Preferably without Dad’s final words to haunt me for the rest it. “If it’s all the same to you, I’d like us to continue. I need to get back to the office.”

Clayton nodded, even if he did look mildly surprised. Undoubtedly, he had been expecting waterworks, me weeping over the last words my dad would ever give me. If that was what he wanted, he was going to have to look elsewhere, he wasn’t getting that from me.

Sitting back in his chair, he pulled the brown file closer and opened its cover. The file had to contain more than Dad’s will, but I could see the lawyer had placed it on top. I could make out the first line on the top page. It read ‘Final Will and Testament of Jeffrey Arthur Bridges.’

A chill ran down my spine. I had known, or assumed rather, that I would see those words one day. It was the nature of life after all, a child outliving his parents. I just didn’t know it would happen this soon.

I was only thirty, and Dad had only been fifty-eight. Both of us assumed this day was further in the future than it ended up being. A tremble passed through my hands, but I clenched them into fists. There was never a time to show weakness, not even now. I had remained impassive during the funeral. I would bite back everything I felt and do the same now, as was the way of the Bridges men.

 If there was ever a time Dad would’ve been proud of me, it would have been now. Then again, probably not. He would simply say that this was how he raised me to be, and walk away.

Flexing my jaw, I nodded at the lawyer to continue. Gingerly, he opened the will to the first page. “I’ve reviewed this document. It was witnessed in this very office and has been kept under lock and key ever since. However, if you wish to contest it, I can’t stop you.”

“I understand.” I also understood he probably had to say those words, and that others found them reassuring, but I really wished he would get on with it.

“As you know, you are your father’s only surviving family member. He has left his personal fortune to you, Layton.”

I nodded, the numbness I’d felt earlier, now spreading and doubling in strength. I couldn’t think of a single word to say, so I kept quiet and waited for him to continue. “There is, however, one stipulation to your inheritance.”

A stipulation? I frowned. Whatever it was, I could handle it. “Okay.”
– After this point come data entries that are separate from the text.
--- config.mk ---
export PLATFORM = sky130hd
export DESIGN_NAME = output_periph_bank
export DESIGN_NICKNAME = d
export VERILOG_FILES = /design/src/rtl/output_periph_pkg.sv /design/src/rtl/output_periph_bank_lcd_strobe_fsm.sv /design/src/rtl/output_periph_bank.sv
export SDC_FILE = /design/constraint.sdc
export NUM_CORES = 1
export LEC_CHECK = 0
export BUFFER_PORTS_ARGS = -buffer_cell sky130_fd_sc_hd__buf_2
export CORE_ASPECT_RATIO = 1.1
export CORE_MARGIN = 5
export CORE_UTILIZATION = 48
export CTS_CLUSTER_SIZE = 16
export DETAILED_ROUTE_END_ITERATION = 12
export PLACE_DENSITY = 0.78
export SLEW_MARGIN = 20
export SYNTH_ARGS = -nofsm -noshare
export SYNTH_HDL_FRONTEND = slang
export SYNTH_SLANG_ARGS = --single-unit
export TNS_END_PERCENT = 10
--- constraint.sdc ---
create_clock -name clk_i -period 3.6 [get_ports clk_i]
set_input_delay 0.54 -clock clk_i [delete_from_list [all_inputs] [get_ports clk_i]]
set_output_delay 0.54 -clock clk_i [all_outputs]
set_load 0.01 [all_outputs]
===== src/rtl/alu_issue.sv =====
// rtl/alu_issue.sv - RV32I ALU decode-and-issue stage with 2-entry elastic output buffer
module alu_issue (
  input  logic        clk,
  input  logic        rst_n,
  input  logic        in_valid,
  output logic        in_ready,
  input  logic [31:0] in_instr,
  input  logic [31:0] in_rs1,
  input  logic [31:0] in_rs2,
  output logic        out_valid,
  input  logic        out_ready,
  output logic [3:0]  out_mode,
  output logic [31:0] out_a,
  output logic [31:0] out_b,
  output logic [4:0]  out_rd,
  output logic        out_illegal
);

  localparam logic [6:0] OP_R   = 7'b0110011;
  localparam logic [6:0] OP_I   = 7'b0010011;
  localparam logic [6:0] F7_STD = 7'b0000000;
  localparam logic [6:0] F7_ALT = 7'b0100000;

  localparam logic [3:0] MODE_NOP = 4'd0;
  localparam logic [3:0] MODE_ADD = 4'd1;
  localparam logic [3:0] MODE_SUB = 4'd2;
  localparam logic [3:0] MODE_AND = 4'd3;
  localparam logic [3:0] MODE_OR  = 4'd4;
  localparam logic [3:0] MODE_XOR = 4'd5;
  localparam logic [3:0] MODE_SLL = 4'd6;
  localparam logic [3:0] MODE_SRL = 4'd7;
  localparam logic [3:0] MODE_SRA = 4'd8;

  typedef enum logic [1:0] {
    S_EMPTY = 2'd0,
    S_ONE   = 2'd1,
    S_FULL  = 2'd2
  } state_t;

  // One buffered issue slot: mode, A, B, rd, illegal flag
  typedef struct packed {
    logic [3:0]  mode;
    logic [31:0] a;
    logic [31:0] b;
    logic [4:0]  rd;
    logic        illegal;
  } entry_t;

  logic [6:0] opcode;
  logic [2:0] f3;
  logic [6:0] f7;
  logic [31:0] imm;
  logic        unused_rs1_field;

  assign opcode = in_instr[6:0];
  assign f3     = in_instr[14:12];
  assign f7     = in_instr[31:25];
  assign imm    = {{20{in_instr[31]}}, in_instr[31:20]};
  // The rs1 register-number field is consumed upstream; only its value arrives here
  assign unused_rs1_field = ^in_instr[19:15];

  logic [3:0] op_mode;
  logic       op_ok;
  logic       op_shift;
  entry_t     dec;

  // Decode the instruction into an ALU mode and operands; unsupported forms become NOP/illegal
  always_comb begin
    op_mode  = MODE_NOP;
    op_ok    = 1'b0;
    op_shift = 1'b0;
    dec      = '0;
    if (opcode == OP_R || opcode == OP_I) begin
      case (f3)
        3'b000: begin
          if (opcode == OP_I || f7 == F7_STD) begin
            op_mode = MODE_ADD;
            op_ok   = 1'b1;
          end else if (f7 == F7_ALT) begin
            op_mode = MODE_SUB;
            op_ok   = 1'b1;
          end
        end
        3'b001: begin
          op_shift = 1'b1;
          if (f7 == F7_STD) begin
            op_mode = MODE_SLL;
            op_ok   = 1'b1;
          end
        end
        3'b100: begin
          if (opcode == OP_I || f7 == F7_STD) begin
            op_mode = MODE_XOR;
            op_ok   = 1'b1;
          end
        end
        3'b110: begin
          if (opcode == OP_I || f7 == F7_STD) begin
            op_mode = MODE_OR;
            op_ok   = 1'b1;
          end
        end
        3'b111: begin
          if (opcode == OP_I || f7 == F7_STD) begin
            op_mode = MODE_AND;
            op_ok   = 1'b1;
          end
        end
        3'b101: begin
          op_shift = 1'b1;
          if (f7 == F7_STD) begin
            op_mode = MODE_SRL;
            op_ok   = 1'b1;
          end else if (f7 == F7_ALT) begin
            op_mode = MODE_SRA;
            op_ok   = 1'b1;
          end
        end
        default: begin
          // SLT/SLTU have no ALU mode
          op_ok = 1'b0;
        end
      endcase
    end

    dec.rd = in_instr[11:7];
    if (op_ok) begin
      dec.mode    = op_mode;
      dec.a       = in_rs1;
      dec.illegal = 1'b0;
      if (opcode == OP_R) begin
        dec.b = op_shift ? {27'b0, in_rs2[4:0]} : in_rs2;
      end else begin
        dec.b = op_shift ? {27'b0, in_instr[24:20]} : imm;
      end
    end else begin
      dec.mode    = MODE_NOP;
      dec.a       = '0;
      dec.b       = '0;
      dec.illegal = 1'b1;
    end
  end

  state_t state, state_n;
  entry_t main_q, skid_q;
  logic   accept, pop;
  logic   load_main_dec, load_main_skid, load_skid;

  assign accept    = in_valid & in_ready;
  assign out_valid = (state != S_EMPTY);
  assign pop       = out_valid & out_ready;

  // Buffer occupancy transitions and which register loads from where
  always_comb begin
    state_n        = state;
    load_main_dec  = 1'b0;
    load_main_skid = 1'b0;
    load_skid      = 1'b0;
    case (state)
      S_EMPTY: begin
        if (accept) begin
          state_n       = S_ONE;
          load_main_dec = 1'b1;
        end
      end
      S_ONE: begin
        if (accept && pop) begin
          load_main_dec = 1'b1;
        end else if (accept) begin
          state_n   = S_FULL;
          load_skid = 1'b1;
        end else if (pop) begin
          state_n = S_EMPTY;
        end
      end
      S_FULL: begin
        if (pop) begin
          state_n        = S_ONE;
          load_main_skid = 1'b1;
        end
      end
      default: begin
        state_n = S_EMPTY;
      end
    endcase
  end

  // State register; in_ready is registered from the next state so it never depends on out_ready combinationally
  always_ff @(posedge clk or negedge rst_n) begin
    if (!rst_n) begin
      state    <= S_EMPTY;
      in_ready <= 1'b1;
    end else begin
      state    <= state_n;
      in_ready <= (state_n != S_FULL);
    end
  end

  // Main (head) register feeding the ALU
  always_ff @(posedge clk or negedge rst_n) begin
    if (!rst_n) begin
      main_q <= '0;
    end else if (load_main_dec) begin
      main_q <= dec;
    end else if (load_main_skid) begin
      main_q <= skid_q;
    end
  end

  // Skid register absorbing the one op accepted after the consumer stalls
  always_ff @(posedge clk or negedge rst_n) begin
    if (!rst_n) begin
      skid_q <= '0;
    end else if (load_skid) begin
      skid_q <= dec;
    end
  end

  assign out_mode    = main_q.mode;
  assign out_a       = main_q.a;
  assign out_b       = main_q.b;
  assign out_rd      = main_q.rd;
  assign out_illegal = main_q.illegal;

endmodule
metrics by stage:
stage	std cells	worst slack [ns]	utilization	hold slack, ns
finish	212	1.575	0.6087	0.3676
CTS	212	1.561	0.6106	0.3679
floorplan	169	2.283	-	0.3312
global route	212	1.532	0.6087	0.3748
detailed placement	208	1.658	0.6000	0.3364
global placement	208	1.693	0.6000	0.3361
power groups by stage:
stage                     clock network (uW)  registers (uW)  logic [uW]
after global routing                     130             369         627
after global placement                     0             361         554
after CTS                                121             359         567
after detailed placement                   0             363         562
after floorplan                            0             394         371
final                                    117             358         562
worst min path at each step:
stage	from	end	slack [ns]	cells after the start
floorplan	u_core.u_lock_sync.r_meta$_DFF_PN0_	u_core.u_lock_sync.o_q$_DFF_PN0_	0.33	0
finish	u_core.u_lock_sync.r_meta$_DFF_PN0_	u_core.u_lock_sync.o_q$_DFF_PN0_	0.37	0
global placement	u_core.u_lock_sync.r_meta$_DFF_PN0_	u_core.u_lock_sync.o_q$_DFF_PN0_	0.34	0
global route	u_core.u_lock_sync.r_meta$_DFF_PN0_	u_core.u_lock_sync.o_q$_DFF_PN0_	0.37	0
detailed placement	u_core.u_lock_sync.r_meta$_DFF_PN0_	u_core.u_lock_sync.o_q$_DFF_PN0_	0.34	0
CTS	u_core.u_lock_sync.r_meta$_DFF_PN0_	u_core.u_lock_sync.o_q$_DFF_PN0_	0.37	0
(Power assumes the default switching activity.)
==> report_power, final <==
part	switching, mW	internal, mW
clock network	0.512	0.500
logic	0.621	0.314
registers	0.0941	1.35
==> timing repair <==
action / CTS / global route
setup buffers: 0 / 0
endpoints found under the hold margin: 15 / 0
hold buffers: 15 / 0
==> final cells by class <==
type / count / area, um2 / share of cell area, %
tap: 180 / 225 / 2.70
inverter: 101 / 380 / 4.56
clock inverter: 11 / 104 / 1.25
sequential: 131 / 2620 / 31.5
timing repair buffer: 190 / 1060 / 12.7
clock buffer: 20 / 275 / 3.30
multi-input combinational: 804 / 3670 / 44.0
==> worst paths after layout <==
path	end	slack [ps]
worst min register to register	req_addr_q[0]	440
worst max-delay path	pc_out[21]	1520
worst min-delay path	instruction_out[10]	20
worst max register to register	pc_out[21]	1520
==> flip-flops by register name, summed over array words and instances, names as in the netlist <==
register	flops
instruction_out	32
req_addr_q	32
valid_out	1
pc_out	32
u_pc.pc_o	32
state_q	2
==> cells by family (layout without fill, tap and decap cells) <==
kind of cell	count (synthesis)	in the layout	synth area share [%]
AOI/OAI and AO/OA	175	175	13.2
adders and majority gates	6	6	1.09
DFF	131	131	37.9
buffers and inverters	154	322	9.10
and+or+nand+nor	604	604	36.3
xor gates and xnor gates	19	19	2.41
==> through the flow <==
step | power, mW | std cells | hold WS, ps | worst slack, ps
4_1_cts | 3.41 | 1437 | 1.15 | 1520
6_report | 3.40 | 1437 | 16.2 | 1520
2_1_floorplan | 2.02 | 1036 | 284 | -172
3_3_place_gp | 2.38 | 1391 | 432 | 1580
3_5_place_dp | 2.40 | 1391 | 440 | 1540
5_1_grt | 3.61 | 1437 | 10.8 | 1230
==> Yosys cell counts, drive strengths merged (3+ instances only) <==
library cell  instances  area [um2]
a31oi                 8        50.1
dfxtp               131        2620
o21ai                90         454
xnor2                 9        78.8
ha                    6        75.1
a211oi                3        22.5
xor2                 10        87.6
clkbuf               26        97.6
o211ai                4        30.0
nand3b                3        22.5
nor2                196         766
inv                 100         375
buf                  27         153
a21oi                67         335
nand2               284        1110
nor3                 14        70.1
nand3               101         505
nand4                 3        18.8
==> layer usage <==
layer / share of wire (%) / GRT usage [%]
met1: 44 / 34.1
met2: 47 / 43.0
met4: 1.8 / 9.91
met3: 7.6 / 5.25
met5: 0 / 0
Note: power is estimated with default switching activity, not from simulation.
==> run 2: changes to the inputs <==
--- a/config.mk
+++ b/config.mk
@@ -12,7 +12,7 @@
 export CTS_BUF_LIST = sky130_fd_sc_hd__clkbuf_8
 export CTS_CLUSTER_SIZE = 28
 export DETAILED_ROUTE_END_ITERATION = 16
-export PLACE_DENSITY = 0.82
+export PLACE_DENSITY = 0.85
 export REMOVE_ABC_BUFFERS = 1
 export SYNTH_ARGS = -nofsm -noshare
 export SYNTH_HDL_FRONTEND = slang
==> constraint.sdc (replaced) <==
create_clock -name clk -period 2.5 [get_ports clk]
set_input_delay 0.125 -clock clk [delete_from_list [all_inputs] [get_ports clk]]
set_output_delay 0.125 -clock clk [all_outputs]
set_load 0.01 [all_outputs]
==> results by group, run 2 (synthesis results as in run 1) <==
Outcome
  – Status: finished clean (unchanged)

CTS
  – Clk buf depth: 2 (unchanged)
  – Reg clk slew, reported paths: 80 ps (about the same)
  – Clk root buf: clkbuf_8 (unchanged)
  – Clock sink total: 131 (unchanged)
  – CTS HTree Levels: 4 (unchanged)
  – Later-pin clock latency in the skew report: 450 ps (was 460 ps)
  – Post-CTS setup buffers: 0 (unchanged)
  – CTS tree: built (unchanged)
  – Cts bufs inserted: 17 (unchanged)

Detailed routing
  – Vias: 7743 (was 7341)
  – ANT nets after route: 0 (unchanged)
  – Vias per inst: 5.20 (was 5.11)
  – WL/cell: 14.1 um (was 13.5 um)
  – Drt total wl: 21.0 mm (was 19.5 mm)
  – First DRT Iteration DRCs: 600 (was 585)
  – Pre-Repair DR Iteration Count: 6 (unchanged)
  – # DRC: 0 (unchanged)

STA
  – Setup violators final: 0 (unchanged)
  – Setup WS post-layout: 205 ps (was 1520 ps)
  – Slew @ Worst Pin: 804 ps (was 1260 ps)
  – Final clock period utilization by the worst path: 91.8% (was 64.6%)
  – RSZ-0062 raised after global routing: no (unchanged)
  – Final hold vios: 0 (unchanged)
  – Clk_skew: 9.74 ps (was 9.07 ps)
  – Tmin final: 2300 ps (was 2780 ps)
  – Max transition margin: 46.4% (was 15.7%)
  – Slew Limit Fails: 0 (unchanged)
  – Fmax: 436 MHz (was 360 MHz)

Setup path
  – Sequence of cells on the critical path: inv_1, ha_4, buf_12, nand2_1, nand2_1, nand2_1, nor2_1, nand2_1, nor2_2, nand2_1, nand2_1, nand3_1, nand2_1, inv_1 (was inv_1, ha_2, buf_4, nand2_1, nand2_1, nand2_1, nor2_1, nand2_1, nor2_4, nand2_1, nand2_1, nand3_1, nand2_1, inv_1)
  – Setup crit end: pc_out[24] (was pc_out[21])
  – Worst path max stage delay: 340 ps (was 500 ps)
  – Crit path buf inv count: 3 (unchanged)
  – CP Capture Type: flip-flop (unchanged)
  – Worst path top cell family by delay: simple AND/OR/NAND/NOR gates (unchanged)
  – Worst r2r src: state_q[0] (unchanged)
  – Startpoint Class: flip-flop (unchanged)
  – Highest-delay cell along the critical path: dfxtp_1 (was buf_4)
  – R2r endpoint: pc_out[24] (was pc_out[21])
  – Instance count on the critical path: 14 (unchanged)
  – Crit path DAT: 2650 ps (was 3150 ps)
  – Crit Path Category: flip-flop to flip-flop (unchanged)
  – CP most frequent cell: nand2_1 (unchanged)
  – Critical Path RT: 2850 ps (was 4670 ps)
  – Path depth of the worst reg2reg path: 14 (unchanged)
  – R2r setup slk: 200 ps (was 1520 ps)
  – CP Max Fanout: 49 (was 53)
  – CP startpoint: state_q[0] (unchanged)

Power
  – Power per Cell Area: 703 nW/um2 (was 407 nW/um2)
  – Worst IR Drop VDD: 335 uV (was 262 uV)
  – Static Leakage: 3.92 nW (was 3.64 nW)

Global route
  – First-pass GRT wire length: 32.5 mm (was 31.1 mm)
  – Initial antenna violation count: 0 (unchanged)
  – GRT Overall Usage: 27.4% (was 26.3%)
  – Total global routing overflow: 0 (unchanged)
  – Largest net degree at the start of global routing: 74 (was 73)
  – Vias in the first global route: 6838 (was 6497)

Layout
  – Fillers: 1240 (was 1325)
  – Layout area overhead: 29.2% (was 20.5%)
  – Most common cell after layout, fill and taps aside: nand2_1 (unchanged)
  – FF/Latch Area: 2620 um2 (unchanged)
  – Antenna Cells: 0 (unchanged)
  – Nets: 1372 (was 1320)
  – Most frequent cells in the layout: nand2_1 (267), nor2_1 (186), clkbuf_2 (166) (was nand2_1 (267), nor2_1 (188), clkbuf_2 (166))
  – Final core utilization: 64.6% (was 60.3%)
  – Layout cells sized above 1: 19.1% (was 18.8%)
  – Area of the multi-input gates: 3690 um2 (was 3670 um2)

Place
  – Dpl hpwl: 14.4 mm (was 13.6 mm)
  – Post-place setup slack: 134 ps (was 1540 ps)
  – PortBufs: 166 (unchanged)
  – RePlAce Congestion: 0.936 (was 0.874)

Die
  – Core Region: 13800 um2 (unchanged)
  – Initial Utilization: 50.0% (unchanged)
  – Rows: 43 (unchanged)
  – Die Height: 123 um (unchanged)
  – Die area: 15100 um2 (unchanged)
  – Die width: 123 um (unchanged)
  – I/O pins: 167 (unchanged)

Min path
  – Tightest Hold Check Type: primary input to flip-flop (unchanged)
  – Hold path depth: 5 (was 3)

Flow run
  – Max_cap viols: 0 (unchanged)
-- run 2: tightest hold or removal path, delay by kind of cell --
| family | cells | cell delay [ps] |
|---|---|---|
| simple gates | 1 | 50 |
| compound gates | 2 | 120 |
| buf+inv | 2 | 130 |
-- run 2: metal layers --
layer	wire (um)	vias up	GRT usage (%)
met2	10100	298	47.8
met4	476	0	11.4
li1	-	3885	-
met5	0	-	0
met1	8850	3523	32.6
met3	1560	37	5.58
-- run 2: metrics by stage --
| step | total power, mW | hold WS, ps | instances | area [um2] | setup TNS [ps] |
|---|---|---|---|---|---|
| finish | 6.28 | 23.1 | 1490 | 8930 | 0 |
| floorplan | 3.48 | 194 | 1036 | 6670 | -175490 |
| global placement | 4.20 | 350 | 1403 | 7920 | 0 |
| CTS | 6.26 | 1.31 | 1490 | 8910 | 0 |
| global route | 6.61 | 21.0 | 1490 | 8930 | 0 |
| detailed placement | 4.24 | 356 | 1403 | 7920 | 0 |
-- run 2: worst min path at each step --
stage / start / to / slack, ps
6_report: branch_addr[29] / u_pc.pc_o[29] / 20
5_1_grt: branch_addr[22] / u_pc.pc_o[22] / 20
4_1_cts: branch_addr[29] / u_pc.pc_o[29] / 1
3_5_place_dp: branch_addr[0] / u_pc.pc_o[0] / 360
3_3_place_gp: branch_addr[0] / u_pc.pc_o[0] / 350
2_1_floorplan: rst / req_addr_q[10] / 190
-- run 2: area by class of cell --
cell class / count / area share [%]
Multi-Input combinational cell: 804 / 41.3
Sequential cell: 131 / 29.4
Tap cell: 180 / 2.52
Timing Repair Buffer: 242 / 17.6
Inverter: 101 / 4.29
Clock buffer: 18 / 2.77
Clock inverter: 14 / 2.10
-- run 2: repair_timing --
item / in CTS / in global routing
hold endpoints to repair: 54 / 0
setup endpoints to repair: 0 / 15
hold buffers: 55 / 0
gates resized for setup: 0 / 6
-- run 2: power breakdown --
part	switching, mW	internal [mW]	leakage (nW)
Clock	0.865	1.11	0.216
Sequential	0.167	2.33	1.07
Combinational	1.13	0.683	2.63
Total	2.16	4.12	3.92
“The condition upon which your inheritance rests is that you must hire your father’s accounting manager. I have her details for you, they’re in the papers you have to sign accepting the inheritance and the condition on which it is dependent.”

I had to hire his accounting manager? Billions of dollars bequeathed to me on the condition I hired some woman? A part of me wondered if this was the final stab, one he was delivering from the grave. If it was, I didn’t get it.

Brushing the thought aside, I reached for the fountain pen I kept in my pocket. It didn’t matter who the woman was or why he wanted me to hire her. I wanted to sign these papers and get this over with.

If I had any hope of actually starting to process the fact that he was gone and that I was going to have to live the rest of my life without him, I needed to get the legalities and the formalities behind me. Lifting up the pen, I didn’t ask any questions about the woman. “Where do I sign?”

Clayton laid out several documents on the table, turned them and slid them across the polished wooden table to me. “There.”

Tabs had been stuck on various pages, I read them quickly and scribbled my signature beside the tab at the bottom of each one. When I was done, I handed the papers back to the lawyer and hauled ass out of there.

Back in my car, I took several deep breaths and watched the usual morning traffic pass me by. What had struck me these last couple of weeks was how life just seemed to carry on. Despite everything my dad had done, the articles and the aeronautical advancements he made, people went about their daily lives as though nothing had changed.

Pulling on the latch to open my glove box, I slipped Dad’s letter inside. I was intent on joining those people and carrying on with my daily life.